Notes names were thus: UT, RE, MI, FA, SOL, LA and (sa) SI. “UT” has been replaced in some countries by “DO” for the need of solfege.

Numerology is in operation here too. The set has seven notes. Seven in European Judeo-Christian cultures is together with the number three is the most symbolic one(s). The seven stories of heaven, days of the week, 3+4 which connects earth and sky, Rome as well as Istanbul (Constantinople) built on seven hills, the temple of Salomon built in seven years…

The other primordial steps of the series which will later constitute the basis of all tonal music are 1st, 3rd and 5th. Here we have the Holy spirit: 1; the Trilogy: 3; the last one, fifth step is even more heavily loaded. Human being has been symbolized with the number 5, the pentagram symbol and all…

The combination of steps 1, 3 and 5 (i.e. do-mi-sol), as a chord, gives us the “perfect chord” which will be the most important syntactic element of all tonal classical music up to the 20th. century.

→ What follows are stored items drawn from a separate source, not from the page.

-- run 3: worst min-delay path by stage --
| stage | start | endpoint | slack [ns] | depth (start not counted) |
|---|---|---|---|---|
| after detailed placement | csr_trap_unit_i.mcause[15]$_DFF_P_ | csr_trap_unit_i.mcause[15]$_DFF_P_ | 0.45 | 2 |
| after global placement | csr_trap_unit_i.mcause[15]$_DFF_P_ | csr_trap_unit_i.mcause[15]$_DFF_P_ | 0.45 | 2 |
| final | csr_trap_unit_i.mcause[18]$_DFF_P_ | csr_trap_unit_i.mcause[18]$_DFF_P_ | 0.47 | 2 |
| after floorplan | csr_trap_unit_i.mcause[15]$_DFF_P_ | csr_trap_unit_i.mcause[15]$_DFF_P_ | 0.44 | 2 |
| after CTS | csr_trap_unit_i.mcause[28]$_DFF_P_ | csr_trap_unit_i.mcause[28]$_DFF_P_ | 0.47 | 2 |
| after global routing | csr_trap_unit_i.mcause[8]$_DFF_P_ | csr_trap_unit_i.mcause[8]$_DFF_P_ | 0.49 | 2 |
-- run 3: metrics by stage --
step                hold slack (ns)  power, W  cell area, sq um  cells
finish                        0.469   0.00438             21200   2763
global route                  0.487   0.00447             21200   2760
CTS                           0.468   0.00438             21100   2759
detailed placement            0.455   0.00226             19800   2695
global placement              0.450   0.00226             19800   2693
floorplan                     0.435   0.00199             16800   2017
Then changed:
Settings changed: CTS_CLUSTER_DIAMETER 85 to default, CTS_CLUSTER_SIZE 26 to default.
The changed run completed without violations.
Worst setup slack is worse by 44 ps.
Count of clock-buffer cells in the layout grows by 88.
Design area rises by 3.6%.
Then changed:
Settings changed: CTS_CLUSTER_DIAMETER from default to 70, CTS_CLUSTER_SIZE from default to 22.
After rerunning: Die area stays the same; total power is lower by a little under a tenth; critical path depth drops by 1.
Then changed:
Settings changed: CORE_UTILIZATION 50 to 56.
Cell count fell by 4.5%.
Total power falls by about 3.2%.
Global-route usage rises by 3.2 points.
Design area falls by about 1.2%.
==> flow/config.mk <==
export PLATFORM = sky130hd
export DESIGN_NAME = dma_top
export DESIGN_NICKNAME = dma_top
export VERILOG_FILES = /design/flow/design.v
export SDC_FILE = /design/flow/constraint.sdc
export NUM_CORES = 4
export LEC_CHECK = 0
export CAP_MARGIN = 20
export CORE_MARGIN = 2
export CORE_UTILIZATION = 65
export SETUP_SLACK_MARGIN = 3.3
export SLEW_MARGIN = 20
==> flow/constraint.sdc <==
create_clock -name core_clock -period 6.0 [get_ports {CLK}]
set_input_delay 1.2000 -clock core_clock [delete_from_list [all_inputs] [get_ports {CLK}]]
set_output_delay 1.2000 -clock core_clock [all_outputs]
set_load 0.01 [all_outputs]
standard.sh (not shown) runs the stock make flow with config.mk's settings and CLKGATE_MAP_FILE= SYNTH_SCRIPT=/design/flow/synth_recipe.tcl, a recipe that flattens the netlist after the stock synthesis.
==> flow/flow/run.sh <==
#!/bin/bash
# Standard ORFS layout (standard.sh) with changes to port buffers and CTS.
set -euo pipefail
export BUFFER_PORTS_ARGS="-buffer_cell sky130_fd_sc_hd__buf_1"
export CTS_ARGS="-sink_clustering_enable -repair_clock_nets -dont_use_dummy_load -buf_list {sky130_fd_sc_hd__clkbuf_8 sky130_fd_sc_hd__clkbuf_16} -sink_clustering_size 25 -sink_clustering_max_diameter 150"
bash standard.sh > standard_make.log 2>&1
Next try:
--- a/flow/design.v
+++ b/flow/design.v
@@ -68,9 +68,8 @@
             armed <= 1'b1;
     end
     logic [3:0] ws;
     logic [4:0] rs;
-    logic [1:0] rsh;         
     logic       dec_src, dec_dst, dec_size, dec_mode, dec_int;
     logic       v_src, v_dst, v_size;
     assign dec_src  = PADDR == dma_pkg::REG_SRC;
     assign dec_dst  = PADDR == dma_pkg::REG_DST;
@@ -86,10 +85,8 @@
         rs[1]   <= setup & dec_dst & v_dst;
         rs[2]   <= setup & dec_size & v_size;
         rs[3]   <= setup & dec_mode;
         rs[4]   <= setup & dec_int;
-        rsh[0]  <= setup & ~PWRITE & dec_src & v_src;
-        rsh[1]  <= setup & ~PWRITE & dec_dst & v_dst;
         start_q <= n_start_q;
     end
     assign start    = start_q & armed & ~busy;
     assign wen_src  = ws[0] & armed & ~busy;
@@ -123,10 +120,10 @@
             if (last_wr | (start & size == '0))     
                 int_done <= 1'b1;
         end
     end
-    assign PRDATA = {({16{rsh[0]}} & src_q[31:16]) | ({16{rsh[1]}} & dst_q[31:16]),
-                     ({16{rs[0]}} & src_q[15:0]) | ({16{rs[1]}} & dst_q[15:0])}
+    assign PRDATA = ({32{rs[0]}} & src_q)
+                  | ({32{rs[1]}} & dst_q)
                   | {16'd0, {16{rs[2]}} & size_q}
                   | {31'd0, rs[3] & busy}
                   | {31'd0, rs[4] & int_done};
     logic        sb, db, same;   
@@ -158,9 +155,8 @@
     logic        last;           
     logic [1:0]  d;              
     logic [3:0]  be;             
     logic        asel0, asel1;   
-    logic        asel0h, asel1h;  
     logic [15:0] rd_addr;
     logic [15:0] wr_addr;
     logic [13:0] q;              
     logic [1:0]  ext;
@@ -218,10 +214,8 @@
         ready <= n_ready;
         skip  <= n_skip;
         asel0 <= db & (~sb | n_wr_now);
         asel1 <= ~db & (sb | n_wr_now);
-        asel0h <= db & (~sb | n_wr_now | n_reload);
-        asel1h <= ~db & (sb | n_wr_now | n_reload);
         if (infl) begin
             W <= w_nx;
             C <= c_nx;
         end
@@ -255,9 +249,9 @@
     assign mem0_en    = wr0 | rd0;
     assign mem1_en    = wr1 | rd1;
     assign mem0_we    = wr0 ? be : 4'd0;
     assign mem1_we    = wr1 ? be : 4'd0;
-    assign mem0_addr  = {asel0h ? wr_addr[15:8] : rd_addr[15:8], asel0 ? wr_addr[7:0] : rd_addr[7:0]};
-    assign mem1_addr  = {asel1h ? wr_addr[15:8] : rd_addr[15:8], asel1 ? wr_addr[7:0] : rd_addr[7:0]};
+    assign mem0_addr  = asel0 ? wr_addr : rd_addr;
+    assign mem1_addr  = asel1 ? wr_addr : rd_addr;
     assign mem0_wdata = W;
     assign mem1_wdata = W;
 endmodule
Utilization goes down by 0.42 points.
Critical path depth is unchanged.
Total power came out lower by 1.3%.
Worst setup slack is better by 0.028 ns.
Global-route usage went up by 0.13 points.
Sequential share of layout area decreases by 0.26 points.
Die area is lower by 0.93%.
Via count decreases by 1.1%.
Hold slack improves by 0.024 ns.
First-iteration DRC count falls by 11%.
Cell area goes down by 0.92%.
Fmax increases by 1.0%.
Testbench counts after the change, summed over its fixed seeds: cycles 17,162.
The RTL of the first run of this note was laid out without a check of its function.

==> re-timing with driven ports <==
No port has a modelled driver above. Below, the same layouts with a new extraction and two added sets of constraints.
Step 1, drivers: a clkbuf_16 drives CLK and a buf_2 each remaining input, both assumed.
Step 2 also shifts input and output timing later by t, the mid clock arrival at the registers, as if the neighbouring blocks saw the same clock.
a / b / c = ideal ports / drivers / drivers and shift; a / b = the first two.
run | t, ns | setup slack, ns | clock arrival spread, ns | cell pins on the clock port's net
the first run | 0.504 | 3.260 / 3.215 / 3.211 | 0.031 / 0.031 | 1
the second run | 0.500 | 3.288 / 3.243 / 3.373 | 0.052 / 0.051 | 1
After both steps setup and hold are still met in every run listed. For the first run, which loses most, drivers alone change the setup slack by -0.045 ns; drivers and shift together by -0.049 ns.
Source: an optimization exercise on an open RTL-to-GDS flow (aim: small area, a short achievable clock period and few clock cycles per item). Production flows keep margins and buffers that such runs may drop. Where RTL was checked, it was by simulation tests only, not by an equivalence proof against the original. No functional check of the RTL was part of runs 6 to 8. Power is estimated from default activity; no workload was simulated.

[flow/config.mk]
export PLATFORM = sky130hd
export DESIGN_NAME = speaker_tone_frequency_meter_top
export DESIGN_NICKNAME = speaker_tone_frequency_meter_top
export VERILOG_FILES = /design/flow/design.v
export SDC_FILE = /design/flow/constraint.sdc
export NUM_CORES = 4
export LEC_CHECK = 0
export CAP_MARGIN = 20
export CORE_MARGIN = 2
export CORE_UTILIZATION = 40
export SETUP_SLACK_MARGIN = 4.5
export SLEW_MARGIN = 20
[flow/constraint.sdc]
create_clock -name core_clock -period 8.0 [get_ports {clk}]
set_input_delay 1.6000 -clock core_clock [delete_from_list [all_inputs] [get_ports {clk}]]
set_output_delay 1.6000 -clock core_clock [all_outputs]
set_load 0.01 [all_outputs]
[flow/design.v]
`timescale 1ns / 1ps
package stfm_pkg;
  localparam int FREQ_W   = 26;
  localparam int TIME_W   = 32;
  localparam int MODE_LSB = 3;
  localparam logic [FREQ_W-1:0] FREQ_MAX = {FREQ_W{1'b1}};
  typedef enum logic [1:0] {
    CMD_WRITE = 2'd0,
    CMD_SYNC  = 2'd1,
    CMD_RESET = 2'd2,
    CMD_NOP   = 2'd3
  } cmd_code_t;
  typedef struct packed {
    logic [1:0]        command;
    logic [7:0]        latch_data;
    logic [TIME_W-1:0] cycle_time;
  } cmd_t;
  typedef struct packed {
    logic [FREQ_W-1:0] tone_frequency;
    logic [7:0]        latch_value;
    logic [1:0]        video_mode;
  } res_t;
  typedef struct packed {
    logic done;
    logic saturated;
  } div_status_t;
endpackage
`timescale 1ns / 1ps
`timescale 1ns / 1ps
module speaker_tone_frequency_meter_top #(
  parameter int CYCLES_PER_SECOND = 3546900
) (
  input  logic            clk,
  input  logic            rst,
  input  logic            cmd_valid,
  output logic            cmd_stall,
  input  logic [1:0]      cmd_command,
  input  logic [7:0]      cmd_latch_data,
  input  logic [31:0]     cmd_cycle_time,
  output logic            res_valid,
  input  logic            res_stall,
  output logic [25:0]     res_tone_frequency,
  output logic [7:0]      res_latch_value,
  output logic [1:0]      res_video_mode
);
  localparam int FW = stfm_pkg::FREQ_W;
  localparam int TW = stfm_pkg::TIME_W;
  localparam int PW = 59;
  localparam int LW = FW + 1;
  localparam int NW = 53;
  localparam int SK = 8;
  localparam logic [NW-1:0] HALF_RATE = NW'(CYCLES_PER_SECOND / 2);
  localparam int KB = $clog2(CYCLES_PER_SECOND / 2 + 1);
  localparam logic [NW-1:0] P_LAST    = NW'((64'(CYCLES_PER_SECOND / 2) << TW) -
                                            64'(CYCLES_PER_SECOND / 2));
  logic [7:0]     latch_byte;
  logic [TW-1:0]  last_toggle_time;
  logic [PW-1:0]  prod;
  logic [TW-1:0]  gap_acc;
  logic [FW-1:0]  frequency_reg;
  logic           rv;
  logic           busy;
  logic           fix;
  logic           hold;
  logic           gcalc;
  logic           chk;
  logic           sat;
  logic [4:0]     cnt;
  logic           accept;
  logic           acc_w;
  logic           acc_s;
  logic           acc_r;
  logic           tog;
  logic           toggle;
  logic           t_nz;
  logic           t_nz_d;
  logic           back;
  logic [TW:0]    shifted;
  logic [TW:0]    add_b;
  logic           add_c;
  logic [TW+2:0]  add_w;
  logic [TW+1:0]  add_s;
  logic           ge;
  logic [TW-1:0]  rem_next;
  logic [TW+SK:0] g_or;
  logic           skip;
  logic           eligible;
  assign cmd_stall          = hold | (rv & res_stall);
  assign accept             = cmd_valid & ~cmd_stall;
  assign toggle             = cmd_latch_data[0] ^ latch_byte[0];
  assign t_nz               = t_nz_d;
  assign back               = cmd_cycle_time < last_toggle_time;
  assign res_valid          = rv;
  assign res_tone_frequency = frequency_reg;
  assign res_latch_value    = latch_byte;
  assign res_video_mode     = latch_byte[stfm_pkg::MODE_LSB +: 2];
  assign shifted  = prod[PW-1:LW-1];
  always_comb begin
    if (gcalc) begin
      add_b = {1'b0, last_toggle_time};
      add_c = 1'b1;
    end else if (busy) begin
      add_b = ~shifted;
      add_c = 1'b0;
    end else if (fix) begin
      add_b = ~{last_toggle_time, 1'b0};
      add_c = 1'b1;
    end else begin
      add_b = {last_toggle_time, 1'b0};
      add_c = 1'b0;
    end
  end
  assign add_w    = {2'b0, gap_acc, 1'b1} + {1'b0, add_b, add_c};
  assign add_s    = add_w[TW+2:1];
  assign ge       = ~add_s[TW+1];
  assign rem_next = ge ? ~add_s[TW-1:0] : shifted[TW-1:0];
  always_comb begin
    g_or = '0;
    for (int i = TW - 1; i >= 0; i--) g_or[i] = g_or[i+1] | gap_acc[i];
  end
  assign skip     = (cnt > 5'(SK)) && g_or[SK] && ((prod[PW-1:LW] & ~g_or[TW+SK:SK+1]) == '0);
  assign eligible = t_nz && (prod[PW-1:KB] != '0);
  assign acc_w = accept && (cmd_command == 2'd0);
  assign acc_s = accept && (cmd_command == 2'd1);
  assign acc_r = accept && (cmd_command == 2'd2);
  assign tog   = acc_w && toggle;
  always_ff @(posedge clk) begin
    if (rst) begin
      latch_byte       <= '0;
      t_nz_d           <= 1'b0;
      frequency_reg    <= '0;
      rv               <= 1'b0;
      busy             <= 1'b0;
      fix              <= 1'b0;
      hold             <= 1'b0;
      gcalc            <= 1'b0;
      chk              <= 1'b0;
      sat              <= 1'b0;
    end else begin
      if (rv && !res_stall) rv <= 1'b0;
      if (fix) begin
        fix  <= 1'b0;
        hold <= 1'b0;
      end
      if (accept) begin
        rv <= 1'b1;
      end
      if (acc_w) begin
        latch_byte <= cmd_latch_data;
      end
      if (tog) begin
        t_nz_d           <= (cmd_cycle_time != '0);
        if (t_nz && back) begin
          fix  <= 1'b1;
          hold <= 1'b1;
        end
      end
      if (acc_s) begin
        if (eligible) begin
          busy  <= 1'b1;
          hold  <= 1'b1;
          gcalc <= 1'b1;
          rv    <= 1'b0;
        end else begin
          t_nz_d           <= 1'b0;
          frequency_reg    <= '0;
        end
      end
      if (gcalc) begin
        t_nz_d           <= 1'b0;
        gcalc            <= 1'b0;
        chk              <= 1'b1;
      end
      if (acc_r) begin
        latch_byte       <= '0;
        t_nz_d           <= 1'b0;
        frequency_reg    <= '0;
      end
      sat <= 1'b0;
      if (busy && !gcalc) begin
        chk <= 1'b0;
        sat <= chk && ge;
        if (chk && gap_acc == '0) begin
          frequency_reg <= '0;
          busy          <= 1'b0;
          hold          <= 1'b0;
          rv            <= 1'b1;
        end else if (sat) begin
          frequency_reg <= stfm_pkg::FREQ_MAX;
          busy          <= 1'b0;
          hold          <= 1'b0;
          rv            <= 1'b1;
        end else if (cnt == 5'd1) begin
          frequency_reg <= {prod[FW-2:0], ge};
          busy          <= 1'b0;
          hold          <= 1'b0;
          rv            <= 1'b1;
        end
      end
    end
  end
  always_ff @(posedge clk) begin
    if (tog) begin
      last_toggle_time <= cmd_cycle_time;
    end
    if (tog && !t_nz) begin
      prod    <= '0;
      gap_acc <= ~cmd_cycle_time;
    end else begin
      if (tog) begin
        prod[NW-1:0] <= (prod[NW-1:0] == P_LAST) ? '0 : prod[NW-1:0] + HALF_RATE;
      end else if (busy && !gcalc) begin
        if (skip) begin
          prod <= {prod[PW-SK-1:0], SK'(0)};
        end else begin
          prod <= {rem_next, prod[LW-2:0], ge};
        end
      end
      if ((tog && back) || fix || gcalc) begin
        gap_acc <= add_s[TW-1:0];
      end
    end
    if (!busy || gcalc) begin
      cnt <= 5'(LW);
    end else if (skip) begin
      cnt <= cnt - 5'(SK);
    end else begin
      cnt <= cnt - 5'd1;
    end
  end
endmodule
[flow/flow/run.sh]
#!/bin/bash
# The standard layout, with plain buffers (buf_2) as the port buffers that
# global placement inserts. Make's full output goes to make.log here; each
# ORFS step keeps its own log under orfs/logs/.
set -euo pipefail
bash standard.sh "BUFFER_PORTS_ARGS=-buffer_cell sky130_fd_sc_hd__buf_2" finish > make.log 2>&1
[flow/standard.sh]
#!/bin/bash
# synth_recipe.tcl (not shown) runs the flow's synth.tcl, then flattens the netlist and writes it again
# the make line also repeats each setting of config.mk as NAME=value (left out here)
make -C /OpenROAD-flow-scripts/flow DESIGN_CONFIG=/design/flow/config.mk WORK_HOME=/design/flow/orfs CLKGATE_MAP_FILE= SYNTH_SCRIPT=/design/flow/synth_recipe.tcl "${@:-finish}"
==> results of run 1 <==
[synthesized netlist by cell type, drive strengths merged, types with 12 or more instances]
cell type | number | share of area
o21ai | 202 | 0.082
nand2 | 200 | 0.061
dfxtp | 106 | 0.17
a21oi | 101 | 0.041
nor2 | 99 | 0.030
clkbuf | 81 | 0.025
ha | 68 | 0.069
edfxtp | 64 | 0.16
inv | 64 | 0.019
xor2 | 45 | 0.032
buf | 39 | 0.016
mux2i | 33 | 0.027
nor3 | 33 | 0.014
a21o | 32 | 0.019
nor4 | 30 | 0.016
o22ai | 30 | 0.015
nand3 | 29 | 0.012
xnor2 | 27 | 0.019
nand4 | 24 | 0.013
a31oi | 19 | 0.0096
a221oi | 18 | 0.013
a211oi | 13 | 0.0083
o31ai | 12 | 0.0077
[cell families after synthesis]
kind of cell	after synthesis	synth area share
compound gates	522	0.265
xor+xnor	72	0.0511
fa+ha+maj	69	0.0705
buf+inv	184	0.0602
flops	170	0.327
mux	44	0.0368
simple gates	494	0.189
[layer usage]
layer  wire length (um)  vias up  GRT usage
li1                   -     5890          -
met3               3500       92     0.0423
met2              19000      602      0.389
met1              18800     5984      0.349
met5                  0        -          0
met4               1270        0     0.0641
[cells in the final DEF, fill, tap and decap left out, drive strengths merged, types with 8 or more instances in the layout]
cell,count
nand2,202
o21ai,202
buf,165
dfxtp,106
a21oi,101
nor2,99
inv,74
ha,68
edfxtp,64
xor2,45
mux2i,33
nor3,33
a21o,32
o22ai,30
nor4,30
nand3,29
xnor2,27
nand4,24
clkbuf,19
a31oi,19
a221oi,18
a211oi,13
o31ai,13
o211ai,11
nand2b,11
and3,11
mux2,11
nor2b,10
or2,10
a221o,8
and2,8
[per-stage QoR]
stage / hold WS, ns / util / total power (W)
after floorplan: 0.447 / - / 0.00137
after global placement: 0.462 / 0.426 / 0.00151
after detailed placement: 0.468 / 0.426 / 0.00152
after CTS: 0.479 / 0.465 / 0.00238
after global routing: 0.499 / 0.489 / 0.00251
final: 0.475 / 0.489 / 0.00242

The subdivision of the (diatonic) scale to 12 (chromatic) steps is also worth noting. Why twelve? 12 is everywhere in all Judeo-Christian culture. No need to enumerate longer than the best known 12 Apostles, 12 tribes, 12 gates of Jerusalem…

In setting the western music’s basics in a Franciscan monastery 1000 years ago we see a very interesting mixture of cultures, all Judeo-Christian but mixed with a background going back to the Antique Greek. Brotherhoods like this, in early middle-ages were living their own particular philosophy of life and beliefs somehow at the outer edges of the Vatican ecclesiastic authority.

Franciscans and Jesuits were able to survive in their monasteries which were closed-economical microcosms. Being able to support themselves independently, they managed to stay away from Vatican’s dogmatism and thus able to collect, synthesize and archive from many sources of knowledge.

An important part of music theory is based on Antique Greek philosophers works which were frowned upon (at the very least) by the official Catholic church. Those works have been scrutinized behind closed doors in the monasteries and led to present days music theory. Therefore no wonder that the hymn which named the musical notes and the theory which have followed that is from one dedicated to Saint Joannes, seen as a precursor of early “enlightenment” rather than a real “mystic”, who is also the patron of Cathedral builders (Early architects i.e. operative Free-Masons).